“But there they were not beating us anymore. It was already 1953, and they were no longer beating people that much.”
Josef Černohorský was born April 11th 1935. He spent his childhood years in Domažlice. His father lieutenant colonel Josef Černohorský was a Czechoslovak army officer and during the war he was imprisoned in the Flossenbürg concentration camp in relation to the Jan Smudek case. After the war the family moved to Pilsen, where the father was working at the army command. The father was arrested in 1950 and sentenced to 23 years of imprisonment for alleged anti-state activity (the group Josef Kučera and comp.). He was held in the Leopoldov prison and released only in the amnesty of 1960.

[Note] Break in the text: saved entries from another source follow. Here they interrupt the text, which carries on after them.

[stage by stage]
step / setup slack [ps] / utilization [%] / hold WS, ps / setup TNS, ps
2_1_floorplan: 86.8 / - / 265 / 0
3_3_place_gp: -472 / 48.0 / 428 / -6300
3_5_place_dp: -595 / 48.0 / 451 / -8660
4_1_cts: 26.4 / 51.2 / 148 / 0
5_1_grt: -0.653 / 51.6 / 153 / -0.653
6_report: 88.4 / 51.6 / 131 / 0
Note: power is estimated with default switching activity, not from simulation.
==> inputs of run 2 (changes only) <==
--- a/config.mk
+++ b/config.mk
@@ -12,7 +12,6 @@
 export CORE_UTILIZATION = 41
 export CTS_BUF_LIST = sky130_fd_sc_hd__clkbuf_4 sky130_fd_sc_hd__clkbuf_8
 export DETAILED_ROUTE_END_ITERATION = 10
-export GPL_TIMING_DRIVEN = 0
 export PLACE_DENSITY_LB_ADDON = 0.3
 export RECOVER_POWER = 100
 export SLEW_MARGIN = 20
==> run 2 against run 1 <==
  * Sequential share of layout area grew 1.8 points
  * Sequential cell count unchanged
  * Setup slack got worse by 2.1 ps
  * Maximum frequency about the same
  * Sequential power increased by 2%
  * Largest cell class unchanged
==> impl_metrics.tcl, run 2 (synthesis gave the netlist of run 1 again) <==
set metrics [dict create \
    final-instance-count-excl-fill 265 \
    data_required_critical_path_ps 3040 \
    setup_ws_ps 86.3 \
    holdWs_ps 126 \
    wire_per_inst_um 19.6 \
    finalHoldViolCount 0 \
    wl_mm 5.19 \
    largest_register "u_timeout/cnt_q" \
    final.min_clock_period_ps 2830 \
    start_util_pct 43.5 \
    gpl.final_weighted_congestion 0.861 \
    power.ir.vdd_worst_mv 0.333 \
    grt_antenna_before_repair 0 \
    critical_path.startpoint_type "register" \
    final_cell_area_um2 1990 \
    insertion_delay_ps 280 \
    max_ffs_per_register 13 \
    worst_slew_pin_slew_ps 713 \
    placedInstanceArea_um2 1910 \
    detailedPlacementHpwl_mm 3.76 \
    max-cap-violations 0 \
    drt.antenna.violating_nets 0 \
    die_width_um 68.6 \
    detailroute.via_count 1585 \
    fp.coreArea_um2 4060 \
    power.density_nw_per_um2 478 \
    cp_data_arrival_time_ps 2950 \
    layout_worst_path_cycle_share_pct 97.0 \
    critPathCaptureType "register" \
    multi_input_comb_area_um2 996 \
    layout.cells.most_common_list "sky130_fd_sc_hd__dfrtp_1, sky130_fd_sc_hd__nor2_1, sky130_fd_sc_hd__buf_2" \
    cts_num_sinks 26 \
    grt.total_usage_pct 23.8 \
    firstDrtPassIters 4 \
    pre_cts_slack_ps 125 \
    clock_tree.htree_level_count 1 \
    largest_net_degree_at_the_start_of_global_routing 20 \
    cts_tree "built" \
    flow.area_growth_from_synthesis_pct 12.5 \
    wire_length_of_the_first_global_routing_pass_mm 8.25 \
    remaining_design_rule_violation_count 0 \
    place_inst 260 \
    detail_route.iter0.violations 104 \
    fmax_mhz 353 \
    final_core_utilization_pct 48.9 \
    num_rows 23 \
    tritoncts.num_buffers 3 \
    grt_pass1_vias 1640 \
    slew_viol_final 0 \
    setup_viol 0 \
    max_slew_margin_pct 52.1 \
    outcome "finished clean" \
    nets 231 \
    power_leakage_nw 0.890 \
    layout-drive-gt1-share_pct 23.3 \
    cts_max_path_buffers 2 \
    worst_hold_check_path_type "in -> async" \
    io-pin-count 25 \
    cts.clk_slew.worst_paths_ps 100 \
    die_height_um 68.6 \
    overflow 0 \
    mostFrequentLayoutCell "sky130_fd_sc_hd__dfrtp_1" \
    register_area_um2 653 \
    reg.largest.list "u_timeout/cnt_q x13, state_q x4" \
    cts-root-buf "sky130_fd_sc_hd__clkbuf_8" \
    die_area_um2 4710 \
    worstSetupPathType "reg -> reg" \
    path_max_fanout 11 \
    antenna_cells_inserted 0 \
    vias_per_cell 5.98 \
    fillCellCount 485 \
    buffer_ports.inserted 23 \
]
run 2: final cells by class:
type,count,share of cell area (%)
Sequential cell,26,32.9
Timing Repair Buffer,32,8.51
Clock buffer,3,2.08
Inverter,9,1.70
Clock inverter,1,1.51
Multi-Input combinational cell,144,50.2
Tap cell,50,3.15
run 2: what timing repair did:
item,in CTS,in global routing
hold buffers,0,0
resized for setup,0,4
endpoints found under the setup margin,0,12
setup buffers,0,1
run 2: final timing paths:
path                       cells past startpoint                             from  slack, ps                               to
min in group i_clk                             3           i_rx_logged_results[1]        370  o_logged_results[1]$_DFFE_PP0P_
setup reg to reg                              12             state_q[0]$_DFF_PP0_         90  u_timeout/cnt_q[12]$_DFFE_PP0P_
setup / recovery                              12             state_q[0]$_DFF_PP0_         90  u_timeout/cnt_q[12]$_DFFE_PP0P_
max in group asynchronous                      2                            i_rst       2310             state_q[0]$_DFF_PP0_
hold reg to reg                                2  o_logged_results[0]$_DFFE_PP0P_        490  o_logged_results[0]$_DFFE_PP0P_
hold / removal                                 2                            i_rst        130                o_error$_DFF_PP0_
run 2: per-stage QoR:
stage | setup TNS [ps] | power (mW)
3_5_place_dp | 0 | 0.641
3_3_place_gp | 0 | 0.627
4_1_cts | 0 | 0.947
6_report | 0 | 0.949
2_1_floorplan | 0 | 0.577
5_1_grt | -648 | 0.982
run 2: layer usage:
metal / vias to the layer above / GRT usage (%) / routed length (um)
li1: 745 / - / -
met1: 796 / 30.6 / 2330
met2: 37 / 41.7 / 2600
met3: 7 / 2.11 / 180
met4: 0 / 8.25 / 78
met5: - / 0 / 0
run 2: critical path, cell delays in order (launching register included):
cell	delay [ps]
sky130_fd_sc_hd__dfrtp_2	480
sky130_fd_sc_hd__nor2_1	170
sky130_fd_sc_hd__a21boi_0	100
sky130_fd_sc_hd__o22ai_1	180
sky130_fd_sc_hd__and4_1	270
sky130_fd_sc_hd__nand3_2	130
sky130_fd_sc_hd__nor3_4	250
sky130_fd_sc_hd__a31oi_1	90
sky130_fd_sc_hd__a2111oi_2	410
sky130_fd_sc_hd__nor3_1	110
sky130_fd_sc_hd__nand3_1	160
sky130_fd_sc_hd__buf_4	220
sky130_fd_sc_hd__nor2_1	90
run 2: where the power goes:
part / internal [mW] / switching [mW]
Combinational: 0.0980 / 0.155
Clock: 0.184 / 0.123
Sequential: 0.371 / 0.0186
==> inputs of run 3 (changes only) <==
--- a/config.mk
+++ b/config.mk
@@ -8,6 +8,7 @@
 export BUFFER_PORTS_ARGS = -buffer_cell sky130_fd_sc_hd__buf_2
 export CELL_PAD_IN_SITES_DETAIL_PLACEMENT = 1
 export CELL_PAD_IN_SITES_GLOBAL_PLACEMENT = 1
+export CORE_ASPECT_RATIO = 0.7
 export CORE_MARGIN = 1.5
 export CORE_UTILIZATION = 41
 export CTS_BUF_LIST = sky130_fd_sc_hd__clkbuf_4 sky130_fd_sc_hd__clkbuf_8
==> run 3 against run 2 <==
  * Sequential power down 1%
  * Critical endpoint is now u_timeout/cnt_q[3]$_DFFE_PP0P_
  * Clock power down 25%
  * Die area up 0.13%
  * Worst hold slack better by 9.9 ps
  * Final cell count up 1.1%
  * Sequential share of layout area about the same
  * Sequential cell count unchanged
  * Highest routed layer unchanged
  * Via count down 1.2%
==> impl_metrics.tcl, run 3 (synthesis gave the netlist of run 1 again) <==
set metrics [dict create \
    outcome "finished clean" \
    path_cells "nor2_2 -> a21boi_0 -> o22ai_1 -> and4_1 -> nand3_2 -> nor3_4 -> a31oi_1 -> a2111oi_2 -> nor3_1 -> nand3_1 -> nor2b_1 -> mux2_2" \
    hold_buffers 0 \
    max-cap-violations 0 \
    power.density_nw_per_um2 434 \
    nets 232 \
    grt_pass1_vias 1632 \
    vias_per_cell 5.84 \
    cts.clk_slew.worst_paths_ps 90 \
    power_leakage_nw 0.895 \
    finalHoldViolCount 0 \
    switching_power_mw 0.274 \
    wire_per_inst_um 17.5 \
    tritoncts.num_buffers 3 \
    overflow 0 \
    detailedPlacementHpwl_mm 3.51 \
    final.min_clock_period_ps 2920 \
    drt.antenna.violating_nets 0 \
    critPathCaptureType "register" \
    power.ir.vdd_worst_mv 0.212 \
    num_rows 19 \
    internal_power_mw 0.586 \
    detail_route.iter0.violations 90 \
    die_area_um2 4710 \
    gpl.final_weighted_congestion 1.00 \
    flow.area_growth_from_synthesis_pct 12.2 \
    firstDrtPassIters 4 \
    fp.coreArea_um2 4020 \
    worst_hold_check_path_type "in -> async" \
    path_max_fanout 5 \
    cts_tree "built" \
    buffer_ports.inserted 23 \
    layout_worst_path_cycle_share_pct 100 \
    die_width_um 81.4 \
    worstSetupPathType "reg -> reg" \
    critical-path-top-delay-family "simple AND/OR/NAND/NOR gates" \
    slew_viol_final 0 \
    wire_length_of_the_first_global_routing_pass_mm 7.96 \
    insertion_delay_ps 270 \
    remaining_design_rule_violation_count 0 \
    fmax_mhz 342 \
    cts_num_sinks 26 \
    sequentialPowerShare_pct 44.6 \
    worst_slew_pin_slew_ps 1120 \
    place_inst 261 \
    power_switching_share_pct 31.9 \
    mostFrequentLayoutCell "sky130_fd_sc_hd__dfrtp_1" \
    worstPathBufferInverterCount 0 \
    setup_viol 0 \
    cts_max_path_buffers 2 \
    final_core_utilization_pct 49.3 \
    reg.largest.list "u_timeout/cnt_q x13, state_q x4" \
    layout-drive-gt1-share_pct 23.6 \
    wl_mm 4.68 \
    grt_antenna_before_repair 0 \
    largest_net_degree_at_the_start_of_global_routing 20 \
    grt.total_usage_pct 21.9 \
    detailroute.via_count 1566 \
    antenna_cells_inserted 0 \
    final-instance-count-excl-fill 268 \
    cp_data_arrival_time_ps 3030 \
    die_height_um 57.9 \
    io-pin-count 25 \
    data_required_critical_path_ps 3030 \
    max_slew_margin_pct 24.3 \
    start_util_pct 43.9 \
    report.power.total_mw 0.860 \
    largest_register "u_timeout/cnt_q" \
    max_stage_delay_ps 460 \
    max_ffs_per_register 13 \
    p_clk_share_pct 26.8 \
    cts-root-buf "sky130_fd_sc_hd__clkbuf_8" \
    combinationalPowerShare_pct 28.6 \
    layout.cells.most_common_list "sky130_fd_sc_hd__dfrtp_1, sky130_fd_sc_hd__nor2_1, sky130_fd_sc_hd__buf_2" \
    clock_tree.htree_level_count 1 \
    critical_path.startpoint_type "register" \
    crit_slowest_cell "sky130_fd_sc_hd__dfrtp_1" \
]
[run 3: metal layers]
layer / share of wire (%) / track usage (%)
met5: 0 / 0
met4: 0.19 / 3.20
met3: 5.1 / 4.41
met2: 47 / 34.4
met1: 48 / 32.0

Josef Černohorský attended a grammar school, which was however closed down in 1948. He transferred to vocational training for electro-technicians in the Škoda factory in Pilsen, which he completed in 1952 and then began working in this factory. In June 1953 he was arrested for alleged participation in the Pilsen uprising and he was sentenced to a year of imprisonment. He was imprisoned in the camp Barbora in the Jáchymov region, where uranium ore was mined, he was working there as a trammer. After his release he was working in the Construction Company of the City of Pilsen all the time till its closing down in 1990. During his work he also studied evening classes of a secondary industrial school. In 1990 he was rehabilitated and he also founded a plumbing business with his colleagues, from which he then retired. He is a member of the Confederation of Political Prisoners and till 2008 he also served as the chairman of its Pilsen chapter.